The proposed rule will amend regulations related to Title II of the Genetic Information Nondiscrimination Act, allowing employers who offer wellness programs as part of a group health plan to provide incentives in exchange for an employee’s spouse providing information about his or her current or past health status.
In the past, there was confusion about whether employees’ spouses could take advantage of incentives offered as part of employers’ wellness programs and still remain compliant with GINA, says Debbie Harrison, assistant director, public policy at the National Business Group on Health.
“Under the HIPAA rules, there is no problem with spouses getting incentives as long as the incentive is under that 30% cost of coverage limit [under the Affordable Care Act],” she says. “However, GINA is a separate law from HIPAA and GINA prohibits incentives or any mandating of providing genetic information. And genetic information in GINA is defined pretty broadly to include information about your family members’ health.”
The proposed rule clarifies that an employer may offer, as part of its health plan, a limited incentive to an employee whose spouse is covered under the employee’s health plan, receives health or genetic services offered by the employer (including as part of a wellness program), and provides information about his or her current or past health status. The incentive may take the form of a reward or penalty and may be financial or in-kind (e.g., time-off awards, prizes, or other items of value.)

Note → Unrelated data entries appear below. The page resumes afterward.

### src/rtl/ifu_fetch_pkg.sv
// rtl/ifu_fetch_pkg.sv - shared defines, widths, state encodings and constants for the fetch unit
`ifndef IFU_DEFINES_SVH
`define IFU_DEFINES_SVH
`define CPU_RESET_ADDR 32'h8000_0000
`define INST_NOP       32'h0000_0013
`define AXI_ADDR_BUS   31:0
`define AXI_DATA_BUS   31:0
`define AXI_RESP_BUS   1:0
`define AXI_RESP_OKAY  2'b00
`define IFU_STATE_BUS  1:0
`define IFU_S_REQ      2'd0
`define IFU_S_RESP     2'd1
`define IFU_S_OUT      2'd2
`endif

package ifu_fetch_pkg;

    typedef logic [`AXI_ADDR_BUS] addr_t;
    typedef logic [`AXI_DATA_BUS] data_t;
    typedef logic [`AXI_RESP_BUS] resp_t;

    localparam addr_t CPU_RESET_ADDR = `CPU_RESET_ADDR;
    localparam data_t INST_NOP       = `INST_NOP;
    localparam resp_t AXI_RESP_OKAY  = `AXI_RESP_OKAY;

    typedef enum logic [`IFU_STATE_BUS] {
        S_REQ  = `IFU_S_REQ,
        S_RESP = `IFU_S_RESP,
        S_OUT  = `IFU_S_OUT
    } ifu_state_t;

endpackage

### src/rtl/ifu_pc_gen.sv
// rtl/ifu_pc_gen.sv - PC register, pending redirect PC, discard flag and next-PC selection

module ifu_pc_gen
    import ifu_fetch_pkg::*;
#(
    parameter addr_t RESET_PC = CPU_RESET_ADDR,
    parameter addr_t PC_STEP  = 32'd4
) (
    input  logic       clk,
    input  logic       rst_n,
    input  ifu_state_t state,
    input  logic       r_done,
    input  logic       d_done,
    input  logic       redirect_valid,
    input  addr_t      redirect_pc,
    output addr_t      pc,
    output logic       drop
);

    addr_t pend_pc;
    logic  discard;

    // A response is dropped if a redirect was seen earlier in this fetch or arrives with the R beat.
    assign drop = r_done && (discard || redirect_valid);

    always_ff @(posedge clk) begin
        if (!rst_n) begin
            pc      <= RESET_PC;
            pend_pc <= RESET_PC;
            discard <= 1'b0;
        end else begin
            case (state)
                S_REQ: begin
                    if (redirect_valid) begin
                        pend_pc <= redirect_pc;
                        discard <= 1'b1;
                    end
                end
                S_RESP: begin
                    if (drop) begin
                        pc      <= redirect_valid ? redirect_pc : pend_pc;
                        discard <= 1'b0;
                    end else if (redirect_valid) begin
                        pend_pc <= redirect_pc;
                        discard <= 1'b1;
                    end
                end
                S_OUT: begin
                    if (redirect_valid) begin
                        pc <= redirect_pc;
                    end else if (d_done) begin
                        pc <= pc + PC_STEP;
                    end
                end
                default: ;
            endcase
        end
    end

endmodule

### src/rtl/ifu_fetch.sv
// rtl/ifu_fetch.sv - instruction fetch unit: single-outstanding AXI-lite read master feeding decode

module ifu_fetch
    import ifu_fetch_pkg::*;
#(
    parameter addr_t RESET_PC = CPU_RESET_ADDR,
    parameter addr_t PC_STEP  = 32'd4
) (
    input  logic                 clk,
    input  logic                 rst_n,
    output logic [`AXI_ADDR_BUS] araddr,
    output logic                 arvalid,
    input  logic                 arready,
    input  logic [`AXI_DATA_BUS] rdata,
    input  logic [`AXI_RESP_BUS] rresp,
    input  logic                 rvalid,
    output logic                 rready,
    output logic                 inst_valid,
    input  logic                 inst_ready,
    output logic [`AXI_DATA_BUS] inst,
    output logic [`AXI_ADDR_BUS] inst_pc,
    output logic                 inst_err,
    input  logic                 redirect_valid,
    input  logic [`AXI_ADDR_BUS] redirect_pc
);

    ifu_state_t state;
    ifu_state_t state_next;
    addr_t      pc;
    logic       drop;
    logic       ar_done;
    logic       r_done;
    logic       d_done;

    assign ar_done = arvalid && arready;
    assign r_done  = rvalid && rready;
    assign d_done  = inst_valid && inst_ready;
    assign araddr  = pc;

    ifu_pc_gen #(
        .RESET_PC (RESET_PC),
        .PC_STEP  (PC_STEP)
    ) u_pc_gen (
        .clk            (clk),
        .rst_n          (rst_n),
        .state          (state),
        .r_done         (r_done),
        .d_done         (d_done),
        .redirect_valid (redirect_valid),
        .redirect_pc    (redirect_pc),
        .pc             (pc),
        .drop           (drop)
    );

    always_ff @(posedge clk) begin
        if (!rst_n) begin
            state <= S_REQ;
        end else begin
            state <= state_next;
        end
    end

    always_comb begin
        state_next = state;
        case (state)
            S_REQ:   if (ar_done) state_next = S_RESP;
            S_RESP:  if (r_done) state_next = drop ? S_REQ : S_OUT;
            S_OUT:   if (d_done || redirect_valid) state_next = S_REQ;
            default: state_next = S_REQ;
        endcase
    end

    // Handshake outputs are held low while reset is asserted.
    always_comb begin
        arvalid    = rst_n && (state == S_REQ);
        rready     = rst_n && (state == S_RESP);
        inst_valid = rst_n && (state == S_OUT);
    end

    always_ff @(posedge clk) begin
        if (!rst_n) begin
            inst     <= INST_NOP;
            inst_pc  <= RESET_PC;
            inst_err <= 1'b0;
        end else if (r_done && !drop) begin
            inst     <= (rresp == AXI_RESP_OKAY) ? rdata : INST_NOP;
            inst_err <= (rresp != AXI_RESP_OKAY);
            inst_pc  <= pc;
        end
    end

endmodule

“I think this is actually very good news for employers who have wellness programs because there has been a good body of evidence that if you get spouses involved in health initiatives it is a very good way of getting employees involved,” says Harrison. “I think [this proposed rule] is a signal to employers that if they’re thinking about offering an incentive to a spouse for completing a health risk assessment, that they can go ahead and do that and not worry about violating the law.”
The EEOC will accept comments on the proposed rule until Dec. 29, 2015.

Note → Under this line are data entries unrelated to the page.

===== config.mk =====
export PLATFORM = sky130hd
export DESIGN_NAME = servile_timer
export DESIGN_NICKNAME = d
export VERILOG_FILES = /design/src/rtl/servile_timer.sv
export SDC_FILE = /design/constraint.sdc
export NUM_CORES = 1
export LEC_CHECK = 0
export BUFFER_PORTS_ARGS = -buffer_cell sky130_fd_sc_hd__buf_2
export CORE_UTILIZATION = 27
export CTS_BUF_LIST = sky130_fd_sc_hd__clkbuf_4
export DETAILED_ROUTE_END_ITERATION = 7
export HOLD_SLACK_MARGIN = 0.15
export PLACE_DENSITY = 0.48
export SLEW_MARGIN = 25
export SYNTH_ARGS = -nofsm -noshare
export SYNTH_HDL_FRONTEND = slang
export SYNTH_SLANG_ARGS = --single-unit
export TNS_END_PERCENT = 20

===== constraint.sdc =====
create_clock -name i_clk -period 7.9 [get_ports i_clk]
set_clock_uncertainty 0.1 [all_clocks]
set_input_delay 0.395 -clock i_clk [delete_from_list [all_inputs] [get_ports i_clk]]
set_output_delay 0.395 -clock i_clk [all_outputs]
set_load 0.1 [all_outputs]

===== src/rtl/servile_timer.sv =====
// servile_timer: RISC-V machine timer on a single-access Wishbone slave port.
// 64-bit mtime with a programmable prescaler, 64-bit mtimecmp, level interrupt.
// Ports:
//   i_clk, i_rst          clock, asynchronous active-high reset
//   i_wb_adr[2:0]         word address (0 mtime_lo, 1 mtime_hi/shadow,
//                         2 mtimecmp_lo, 3 mtimecmp_hi, 4 prescale, 5-7 unused)
//   i_wb_dat, i_wb_sel    write data and byte enables
//   i_wb_we, i_wb_stb     write strobe and transfer request
//   o_wb_rdt, o_wb_ack    read data and single-cycle acknowledge
//   o_irq                 timer interrupt level (mtime >= mtimecmp)
module servile_timer #(
  parameter int unsigned PRESCALE_W = 8
) (
  input  logic                  i_clk,
  input  logic                  i_rst,
  input  logic [2:0]            i_wb_adr,
  input  logic [31:0]           i_wb_dat,
  input  logic [3:0]            i_wb_sel,
  input  logic                  i_wb_we,
  input  logic                  i_wb_stb,
  output logic [31:0]           o_wb_rdt,
  output logic                  o_wb_ack,
  output logic                  o_irq
);

  localparam logic [2:0] ADR_MTIME_LO = 3'd0;
  localparam logic [2:0] ADR_MTIME_HI = 3'd1;
  localparam logic [2:0] ADR_CMP_LO   = 3'd2;
  localparam logic [2:0] ADR_CMP_HI   = 3'd3;
  localparam logic [2:0] ADR_PRESCALE = 3'd4;

  logic [63:0]           mtime;
  logic [63:0]           mtimecmp;
  logic [PRESCALE_W-1:0] prescale;
  logic [PRESCALE_W-1:0] pcnt;
  logic [31:0]           shadow;

  logic                  access_c;
  logic                  wr_c;
  logic                  rd_c;
  logic                  tick_c;
  logic [63:0]           mtime_nxt_c;
  logic [31:0]           rdt_c;

  // Byte-lane merge of write data over the current register contents.
  function automatic logic [31:0] lane_merge(input logic [31:0] old_v,
                                             input logic [31:0] new_v,
                                             input logic [3:0]  sel);
    logic [31:0] res;
    for (int i = 0; i < 4; i++) begin
      res[8*i +: 8] = sel[i] ? new_v[8*i +: 8] : old_v[8*i +: 8];
    end
    return res;
  endfunction

  // A transfer is taken only on the edge where ack rises.
  assign access_c = i_wb_stb & ~o_wb_ack;
  assign wr_c     = access_c & i_wb_we;
  assign rd_c     = access_c & ~i_wb_we;
  assign tick_c   = (pcnt == prescale);

  // mtime next value: a write to either half beats the tick.
  always_comb begin
    mtime_nxt_c = mtime;
    if (tick_c) begin
      mtime_nxt_c = mtime + 64'd1;
    end
    if (wr_c && i_wb_adr == ADR_MTIME_LO) begin
      mtime_nxt_c = {mtime[63:32], lane_merge(mtime[31:0], i_wb_dat, i_wb_sel)};
    end else if (wr_c && i_wb_adr == ADR_MTIME_HI) begin
      mtime_nxt_c = {lane_merge(mtime[63:32], i_wb_dat, i_wb_sel), mtime[31:0]};
    end
  end

  // Read mux; the high half of mtime reads the shadow captured by the low read.
  always_comb begin
    rdt_c = 32'd0;
    case (i_wb_adr)
      ADR_MTIME_LO: rdt_c = mtime[31:0];
      ADR_MTIME_HI: rdt_c = shadow;
      ADR_CMP_LO:   rdt_c = mtimecmp[31:0];
      ADR_CMP_HI:   rdt_c = mtimecmp[63:32];
      ADR_PRESCALE: rdt_c = 32'(prescale);
      default:      rdt_c = 32'd0;
    endcase
  end

  // Handshake and read data.
  always_ff @(posedge i_clk or posedge i_rst) begin
    if (i_rst) begin
      o_wb_ack <= 1'b0;
      o_wb_rdt <= 32'd0;
      shadow   <= 32'd0;
    end else begin
      o_wb_ack <= access_c;
      if (rd_c) begin
        o_wb_rdt <= rdt_c;
        if (i_wb_adr == ADR_MTIME_LO) begin
          shadow <= mtime[63:32];
        end
      end
    end
  end

  // Counter, compare and prescale registers.
  always_ff @(posedge i_clk or posedge i_rst) begin
    if (i_rst) begin
      mtime    <= 64'd0;
      mtimecmp <= 64'hFFFF_FFFF_FFFF_FFFF;
      prescale <= '0;
      pcnt     <= '0;
    end else begin
      mtime <= mtime_nxt_c;
      if (wr_c && i_wb_adr == ADR_CMP_LO) begin
        mtimecmp[31:0] <= lane_merge(mtimecmp[31:0], i_wb_dat, i_wb_sel);
      end
      if (wr_c && i_wb_adr == ADR_CMP_HI) begin
        mtimecmp[63:32] <= lane_merge(mtimecmp[63:32], i_wb_dat, i_wb_sel);
      end
      if (wr_c && i_wb_adr == ADR_PRESCALE) begin
        prescale <= PRESCALE_W'(lane_merge(32'(prescale), i_wb_dat, i_wb_sel));
        pcnt     <= '0;
      end else if (tick_c) begin
        pcnt <= '0;
      end else begin
        pcnt <= pcnt + PRESCALE_W'(1);
      end
    end
  end

  // Level interrupt, compared every cycle from current register values.
  always_ff @(posedge i_clk or posedge i_rst) begin
    if (i_rst) begin
      o_irq <= 1'b0;
    end else begin
      o_irq <= (mtime >= mtimecmp);
    end
  end

endmodule


-- Word-level counts from Yosys, hierarchy flattened
Cells that the tools add are included.
- word-level logic and storage cells: 81
- bits of input ports: 43
- flip-flop bits (word level): 210
- reductions and logical operators: 26
- multiplexer cells: 10
- eq/ne operators: 14
- magnitude comparators: 1
- bitwise gates (word level): 6
- add/sub/neg operators: 2
- operators with widths (operator ; count):
    32-bit case mux with 5 select lines ; 1
    64-bit 2-to-1 mux ; 2
    64-bit by 1-bit adder with 64-bit output, second input constant ; 1
    64-bit greater-or-equal comparator ; 1
    8-bit 2-to-1 mux ; 6
    32-bit 2-to-1 mux ; 1
    3-bit AND reduction ; 8
    2-bit AND reduction ; 10
    2-bit inequality test, second input constant ; 9
    8-bit by 1-bit adder with 8-bit output, second input constant ; 1
    8-bit == test ; 1
    3-bit by 2-bit == test with 1-bit output, second input constant ; 2
    1-bit logical AND ; 5
    2-bit nonzero test ; 2
    1-bit bitwise AND ; 3
    3-bit by 1-bit == test with 1-bit output, second input constant ; 1
    3-bit == test, second input constant ; 1
    3-bit zero test ; 1
    1-bit NOT ; 3

-- Depth between registers and ports, before layout
- word-level depth: 6
- gate-level depth with buffers: 8

-- Worst setup path after synthesis
No wires, ideal clock.
- path type: register to register
- start point: register o_wb_ack
- end point: register shadow[10]
- data required time: 7675 ps
- period minus slack after synthesis: 2696 ps
- setup slack: 5204 ps
- setup time: 125 ps
- buffers on the path: 3
- cell stages (with the launch flop): 8
- arrival: 2472 ps
- cell sequence: dfrtp_1 -> nor2b_1 -> nand2b_1 -> clkbuf_1 -> or3_1 -> clkbuf_1 -> clkbuf_1 -> mux2_2
- cells in the longest elaborated chain, start to end: 4
- ends and longest elaborated chain (item ; line ; source):
    start: declaration ; 22 ; output logic o_wb_ack,
    start signal: assignment ; 95 ; o_wb_ack <= access_c;
    1-bit NOT ; 57 ; assign access_c = i_wb_stb & ~o_wb_ack;
    1-bit bitwise AND ; 57 ;
    via access_c ; 38 ; logic access_c;
    1-bit bitwise AND ; 59 ; assign rd_c = access_c & ~i_wb_we;
    2-bit AND reduction (no line) ; n/a ;
    end signal: assignment ; 99 ; shadow <= mtime[63:32];
    end: declaration ; 36 ; logic [31:0] shadow;
The timed path passes the listed nets, and every way through them passes these cells.
A chain may end at the register's enable or synchronous reset.

-- Worst setup path in the final report
- start point: input port i_wb_adr[2]
- end point: register mtime[32]
- cells in the longest elaborated chain, start to end: 4
- elaborated cells between the ends (all ways): 9
- classes of those cells: eq/ne (2); mux (1); bitwise (1); reduce/logical (5)
- ends and longest elaborated chain (item ; line ; source):
    start: declaration ; 16 ; input logic [2:0] i_wb_adr,
    3-bit by 1-bit == test with 1-bit output / 3-bit zero test (equally long branches) ; 70, 68 ;
    1-bit logical AND (on tied branches) ; 70, 68 ;
    2-bit inequality test (no line), or another cell as far along ; n/a ;
    3-bit AND reduction (no line) ; n/a ;
    end signal: assignment ; 113 ; mtime <= mtime_nxt_c;
    end: declaration ; 32 ; logic [63:0] mtime;
Several ways; a longest one is shown, not always the timed one. The select of a mux whose other input is x is not followed.

==> results.ini <==
[sta]
fmax_mhz = 305
final.min_clock_period_ns = 3.28
rsz0062_at_grt = no
maxSlewViolCount = 0
worst_pin_slew_ns = 1.01
fin_crit_sh_pct = 41.5
hold_violations = 0
maxSlewHeadroom_pct = 32.9
setup_viol = 0
setup_tns_ns = 0

[floorplan]
dieArea_um2 = 46400
rows = 77
ios = 77
die_w_um = 215
initial_utilization_pct = 27.6
die_h_um = 215
coreArea_um2 = 44600

[setup_path]
cp_common_cell = dlygate4sd3_1
crit_path_max_fanout = 62
r2r_slack_ns = 4.68
crit_required_ns = 8.57
worst_setup_path_start_kind = input port
reg2reg_from = mtime[6]$_DFFE_PP0P_
crit_family = buffers and inverters
worst_path_max_delay_cell = nor3_2
critPathCaptureType = flip-flop
ff2ff_path_depth = 7
r2r_end = mtime[38]$_DFFE_PP0P_
cpPeakStageDelay_ns = 0.63
cp.buffers_inverters = 4
startpoint = i_wb_adr[2]
crit_arrival_ns = 3.95
worstPathCellList = dlygate4sd3_1 -> buf_2 -> nor4bb_1 -> nand3b_1 -> buf_4 -> o21a_1 -> nor3_2 -> nor2_1 -> a211oi_1 -> dlygate4sd3_1
crit_type = in2reg

[synthesis]
syn_inst = 1256
netlist_area_um2 = 12300
synth_top_cell_by_area = dfrtp_1
synth_nets = 1365
ys_seq_area_share_pct = 43.4
ys_seq_elements = 210
synth_ff_type = dfrtp_1
syn_avg_cell_area_um2 = 9.79
synth_edf_count = 0
synth_cell_types = 66
async_flop_share_pct = 100
netlist.area_leader.share_pct = 29.7
yosys_warnings = 0
synthTopCellsByArea = dfrtp_1 30%, dfstp_2 14%, mux2_2 9.5%, ha_1 6.7%, o21ai_0 4.4%

[final_layout]
final_cell_mix = 146 x dfrtp_1, 108 x o21ai_0, 104 x mux2_2, 94 x clkbuf_4, 93 x nand2_1
layout_commonest_cell = dfrtp_1
nets = 1491
seq_area_um2 = 5340
multi_input_area_um2 = 6440
layout-drive-gt1-share_pct = 27.5
final.fill_count = 4644
area_delta_synth_final_pct = 18.1

[global_routing]
grt_pass1_vias = 10600
track_usage_pct = 18.1
grt-ovfl-total = 0
grt_pass1_wl_um = 64300
antenna_found_initial = 2
grt_start_max_net_pins = 84

[power_and_ir_drop]
p_sw_uw = 1590
power_leakage_uw = 0.00597
finalPower_uw = 3960
power_frac_clock_pct = 27.0
sw_frac_of_total_pct = 40.1
vdd_ir_drop_max_uv = 92.0
p_int_uw = 2370
seqPwrFrac_pct = 43.4
power_density_nw_per_um2 = 272
pwr-share-comb_pct = 29.6

[detailed_routing]
drt_iter0_markers = 738
drtPass1Iterations = 6
drc = 0
drt-total-wl_um = 41600
routedWlPerCell_um = 20.5
via_count = 10700
ant_nets = 0
viasPerCell = 5.29

[min_path]
hold_path_class = in2reg
holdPathEnd = mtimecmp[21]$_DFFE_PP1P_
holdPathStages = 3
hold_start = i_wb_dat[21]

[clock_tree]
cts_made_buffers = 61
clock_sinks = 210
cts-root-buf = clkbuf_4
clock_latency_ns = 0.82
postCtsSetupBuffers = 0
cts_tree = built
cts_resized = 0
cts.clk_slew.worst_paths_ns = 0.07
cts_max_level = 2
hold_buffers = 43
clockBufferDepth = 3

[placement]
numPortBuffers = 76
place_congestion = 0.816
hpwl_um = 28400

[outcome]
status = finished clean

[flow_run]
cap_viol_max_count = 0

[tightest hold or removal path: cells and delay by family]
family	cells	cell delay, ns
mux	1	0.16
buf+inv	2	0.68
[synth_stat cells, drive strengths merged, types with 3 or more instances]
cell type	count
dfstp	64
o211ai	3
o21a	8
nand2	93
o21ai	115
nand3	40
nor4	16
a221oi	28
and4b	4
nand2b	3
nor2	60
and2	7
a21o	15
xnor2	9
o22ai	18
ha	66
a32oi	6
nor2b	6
nor4b	5
and4	9
dfrtp	146
mux2	104
a211oi	3
o2bb2ai	4
clkbuf	63
nor3	32
a31oi	19
a22oi	20
o22a	12
a41o	3
a2bb2oi	6
mux2i	3
or4	5
inv	73
a22o	31
and3	12
nand4	24
or3	5
nand3b	4
buf	6
xor2	5
a21oi	85
[worst max path at each step]
stage / cells after the start / end
after CTS: 8 / mtime[32]$_DFFE_PP0P_
after detailed placement: 7 / mtimecmp[59]$_DFFE_PP1P_
after global routing: 7 / mtime[38]$_DFFE_PP0P_
final: 10 / mtime[32]$_DFFE_PP0P_
after floorplan: 1 / mtime[0]$_DFFE_PP0P_
after global placement: 7 / mtimecmp[59]$_DFFE_PP1P_
[metal layers]
layer	up-vias	track usage, %	wire length (um)
met5	-	0	0
met4	0	7.45	1180
met3	74	3.27	2250
met2	336	28.7	19400
met1	5333	24.1	18800
li1	4983	-	-
[cell type report]
cell class              count  share of cell area, %
multi-input cells         903                   44.3
flip-flops and latches    210                   36.7
repair buffers            133                   6.34
well taps                 592                   5.10
clock buffers              94                   4.86
inverters                  73                   1.94
clock inverters            21                  0.646
diodes                      1                 0.0172
[power by group through the flow]
stage	clock network, uW	logic [uW]	registers, uW
2_1_floorplan	0	744	1730
3_3_place_gp	0	1130	1730
3_5_place_dp	0	1150	1730
4_1_cts	1110	1170	1710
5_1_grt	1160	1310	1760
6_report	1070	1170	1720
[stage by stage]
stage	util [%]	setup slack [ns]	cell area (um^2)	hold WS (ns)	cells
2_1_floorplan	-	1.77	12300	0.351	1256
5_1_grt	32.5	4.41	14500	0.318	2027
4_1_cts	32.5	4.35	14500	0.265	2025
3_5_place_dp	29.7	4.49	13300	0.365	1867
3_3_place_gp	29.7	4.53	13200	0.359	1866
6_report	32.5	4.62	14500	0.331	2027
[flip-flops by register name (all words and copies together), names as in the netlist]
register  flops
mtimecmp     64
prescale      8
o_irq         1
shadow       32
o_wb_ack      1
o_wb_rdt     32
mtime        64
pcnt          8
[cell families (layout without fill, tap and decap cells)]
kind of cell,Yosys count,in the layout,share of synthesized area (%)
adders and majority gates,66,66,6.72
xor gates and xnor gates,14,14,0.997
DFF,210,210,43.4
AOI/OAI and AO/OA,385,385,20.1
and+or+nand+nor,330,330,14.1
other,0,1,0
buffers and inverters,143,321,4.72
muxes,108,108,9.95
(Power assumes the default switching activity.)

“One question mark I have is [the proposed rule] does suggest the EEOC is concerned about privacy protections for employees’ health information,” says Harrison. “It does suggest the EEOC is looking into potential additional privacy protections for health information. … HIPAA is the big law that applies to privacy so I would hope that if the EEOC is interested in getting into this arena that HIPAA and GINA and the EEOC will go together and make one comprehensive set of rules that don’t conflict with each other.”
The proposed rule also does not appear to allow for spousal tobacco surcharges, which, under the Affordable Care Act, can go up to 50% of the total annual cost of coverage. But “that could be something that is worked out in the final regulations,” says J.D. Piro, national practice leader with Aon Hewitt’s health and benefits legal consulting group.
Last April, the EEOC issued a separate proposed rule clarifying how Title I of the Americans with Disabilities Act applies to wellness programs.